Transmission Mediums.
But, there are complexities. Photons do not always travel at their theoretical maximum speed; this also depends on the medium they travel through. They travel at ~225,000,000m/s in water and ~200,000,000m/s in glass.19Speed of Light
In fibre optic cables and copper wires, the typical mediums through which information passes when you access the internet, you get ~200,000,000m/s — similar to glass.
And even with this speed, you can notice the latency. A packet of information travelling from London to Sydney would have to cover a minimum of 17,016km each way, so 34,032km in total for the round trip. This assumes a direct “as the crow flies” route, while in reality, internet cables do not travel in a straight line but have to follow certain geographic features and major population hubs.
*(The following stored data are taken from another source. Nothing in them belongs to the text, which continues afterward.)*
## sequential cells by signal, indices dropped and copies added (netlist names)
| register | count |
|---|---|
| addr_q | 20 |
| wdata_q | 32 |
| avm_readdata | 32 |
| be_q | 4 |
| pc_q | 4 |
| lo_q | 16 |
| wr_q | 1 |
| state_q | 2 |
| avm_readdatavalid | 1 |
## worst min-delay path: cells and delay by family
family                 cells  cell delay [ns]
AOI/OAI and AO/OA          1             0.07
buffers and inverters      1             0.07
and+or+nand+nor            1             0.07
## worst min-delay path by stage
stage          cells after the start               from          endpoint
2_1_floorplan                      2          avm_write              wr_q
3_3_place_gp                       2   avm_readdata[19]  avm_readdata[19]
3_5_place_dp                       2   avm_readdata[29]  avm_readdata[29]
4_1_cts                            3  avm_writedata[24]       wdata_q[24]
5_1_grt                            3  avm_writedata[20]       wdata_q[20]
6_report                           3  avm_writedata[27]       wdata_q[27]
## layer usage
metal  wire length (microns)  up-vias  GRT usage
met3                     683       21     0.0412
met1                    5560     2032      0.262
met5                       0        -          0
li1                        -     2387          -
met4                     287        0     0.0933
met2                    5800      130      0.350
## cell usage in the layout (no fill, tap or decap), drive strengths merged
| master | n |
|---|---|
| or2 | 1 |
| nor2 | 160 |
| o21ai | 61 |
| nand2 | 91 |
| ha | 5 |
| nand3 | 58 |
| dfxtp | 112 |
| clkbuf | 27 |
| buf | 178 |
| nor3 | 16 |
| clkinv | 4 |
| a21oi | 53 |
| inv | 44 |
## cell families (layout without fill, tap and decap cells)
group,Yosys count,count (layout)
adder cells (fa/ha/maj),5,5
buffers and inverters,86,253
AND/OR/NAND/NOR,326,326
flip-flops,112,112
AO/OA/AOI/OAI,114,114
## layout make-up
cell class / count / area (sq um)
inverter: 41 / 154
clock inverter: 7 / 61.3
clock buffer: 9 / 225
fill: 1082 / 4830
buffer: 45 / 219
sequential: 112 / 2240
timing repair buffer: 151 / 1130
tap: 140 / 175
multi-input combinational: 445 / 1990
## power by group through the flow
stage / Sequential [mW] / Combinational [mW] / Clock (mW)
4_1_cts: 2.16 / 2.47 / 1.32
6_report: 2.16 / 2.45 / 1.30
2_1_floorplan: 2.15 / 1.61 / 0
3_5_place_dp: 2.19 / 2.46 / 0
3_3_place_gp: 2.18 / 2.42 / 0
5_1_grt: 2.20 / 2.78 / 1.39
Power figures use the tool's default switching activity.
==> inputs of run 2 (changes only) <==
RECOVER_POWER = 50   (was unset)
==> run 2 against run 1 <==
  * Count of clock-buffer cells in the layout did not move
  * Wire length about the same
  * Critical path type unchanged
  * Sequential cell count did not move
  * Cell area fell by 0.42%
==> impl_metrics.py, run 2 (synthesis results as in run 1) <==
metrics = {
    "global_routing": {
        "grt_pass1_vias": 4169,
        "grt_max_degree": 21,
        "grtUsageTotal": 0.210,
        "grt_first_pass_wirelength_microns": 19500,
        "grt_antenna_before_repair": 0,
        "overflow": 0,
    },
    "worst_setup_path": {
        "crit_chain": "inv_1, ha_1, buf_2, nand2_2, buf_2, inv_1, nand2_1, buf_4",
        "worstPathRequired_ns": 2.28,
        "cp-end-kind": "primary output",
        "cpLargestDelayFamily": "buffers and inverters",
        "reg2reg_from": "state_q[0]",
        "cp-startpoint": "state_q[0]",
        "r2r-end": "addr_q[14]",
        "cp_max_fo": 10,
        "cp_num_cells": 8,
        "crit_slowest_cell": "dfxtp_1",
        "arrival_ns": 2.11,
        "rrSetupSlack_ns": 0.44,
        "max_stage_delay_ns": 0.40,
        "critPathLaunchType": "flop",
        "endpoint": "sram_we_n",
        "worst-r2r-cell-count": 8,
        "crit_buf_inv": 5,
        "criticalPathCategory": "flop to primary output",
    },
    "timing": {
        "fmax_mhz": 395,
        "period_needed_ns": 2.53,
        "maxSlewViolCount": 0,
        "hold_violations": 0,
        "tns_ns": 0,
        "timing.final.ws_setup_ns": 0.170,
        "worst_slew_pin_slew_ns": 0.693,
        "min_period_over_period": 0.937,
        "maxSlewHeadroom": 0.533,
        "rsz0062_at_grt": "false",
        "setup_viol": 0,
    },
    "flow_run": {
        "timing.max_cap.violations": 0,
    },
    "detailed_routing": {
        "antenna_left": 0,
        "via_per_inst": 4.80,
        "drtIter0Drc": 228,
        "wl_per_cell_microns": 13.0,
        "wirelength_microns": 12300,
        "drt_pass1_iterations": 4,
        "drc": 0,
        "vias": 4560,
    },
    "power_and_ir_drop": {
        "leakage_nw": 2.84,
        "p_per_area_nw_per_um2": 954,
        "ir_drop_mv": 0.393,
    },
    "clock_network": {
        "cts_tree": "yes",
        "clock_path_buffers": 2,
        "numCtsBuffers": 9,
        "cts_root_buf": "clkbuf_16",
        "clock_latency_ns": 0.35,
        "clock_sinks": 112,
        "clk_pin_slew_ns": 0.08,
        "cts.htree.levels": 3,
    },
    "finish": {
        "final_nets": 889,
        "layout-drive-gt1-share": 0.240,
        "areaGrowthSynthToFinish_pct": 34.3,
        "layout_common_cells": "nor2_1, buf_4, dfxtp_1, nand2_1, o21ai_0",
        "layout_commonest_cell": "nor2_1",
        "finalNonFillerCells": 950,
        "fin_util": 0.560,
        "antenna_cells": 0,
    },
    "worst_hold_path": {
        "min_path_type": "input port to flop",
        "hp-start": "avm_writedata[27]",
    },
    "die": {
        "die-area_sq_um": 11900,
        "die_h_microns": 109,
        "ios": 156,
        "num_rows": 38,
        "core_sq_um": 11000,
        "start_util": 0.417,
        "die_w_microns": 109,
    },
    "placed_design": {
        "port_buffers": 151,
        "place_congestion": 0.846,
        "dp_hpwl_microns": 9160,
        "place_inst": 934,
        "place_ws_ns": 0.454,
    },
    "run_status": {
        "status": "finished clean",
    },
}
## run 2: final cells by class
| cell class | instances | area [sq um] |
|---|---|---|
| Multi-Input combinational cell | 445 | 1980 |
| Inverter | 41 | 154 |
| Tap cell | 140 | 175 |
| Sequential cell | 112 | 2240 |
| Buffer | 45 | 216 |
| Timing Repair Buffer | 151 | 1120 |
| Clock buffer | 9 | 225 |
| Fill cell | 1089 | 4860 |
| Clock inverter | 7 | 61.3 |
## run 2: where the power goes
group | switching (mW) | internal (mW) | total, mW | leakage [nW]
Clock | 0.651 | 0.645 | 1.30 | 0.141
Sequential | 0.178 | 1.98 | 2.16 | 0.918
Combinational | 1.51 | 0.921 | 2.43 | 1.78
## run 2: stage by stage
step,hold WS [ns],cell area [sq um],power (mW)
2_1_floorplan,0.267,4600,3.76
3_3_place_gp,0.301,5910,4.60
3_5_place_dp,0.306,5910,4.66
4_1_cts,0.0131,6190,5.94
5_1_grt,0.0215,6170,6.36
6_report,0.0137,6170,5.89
But even with this best-case scenario, the latency is 170ms, which is above our 100ms rule, and then note that this is per request. When you load a page in a web application or website, there can be dozens of requests, including images, HTML, CSS, javascript, and many other things. Some of these can run simultaneously, and some of them cannot.
In my rundown on the Fermi Paradox, I previously wrote about how the speed of light may be quite a significant issue in humanity becoming a multi-galaxy species. When the distances are enormous, such as millions of light years, a message you send to one species will be received by a different species — because the recipient will have evolved in the meantime!
Network Hops.
I’ll quote AKF Partners again for this one:
It would be great if our data went straight from our device to the server and back, but again, probably not going to happen. As our packet travels to the server and back to the source it travels through different network devices. The request passes through routers, bridges, and gateways. Each time our data is handed off to the next device, a “network hop” occurs. These hops add more latency than distance. A request that travels 100 miles but makes 5 hops will have more latency than a request that travels 2500 miles with only 2 hops. The more hops are in the line, the more latency.
Processing Time.
Another issue that can cause latency is that the server that receives the message from your browser has to process the request. But, your request is unlikely to be the only request, and in high-traffic situations, perhaps the server cannot handle your request immediately and thus is queued, to be dealt with as soon as there is some capacity (typically a few hundred milliseconds later).
Or, perhaps the request you sent is complex and requires significant server-side processing. For instance, if you ask Blue for an export of your entire project in CSV (Comma Separated Values) format, our server has to generate this file and then send it back, and this cannot be done within 100ms.
This is it for part 1; I’ll soon write part 2, where we dive into how to improve latency in web applications!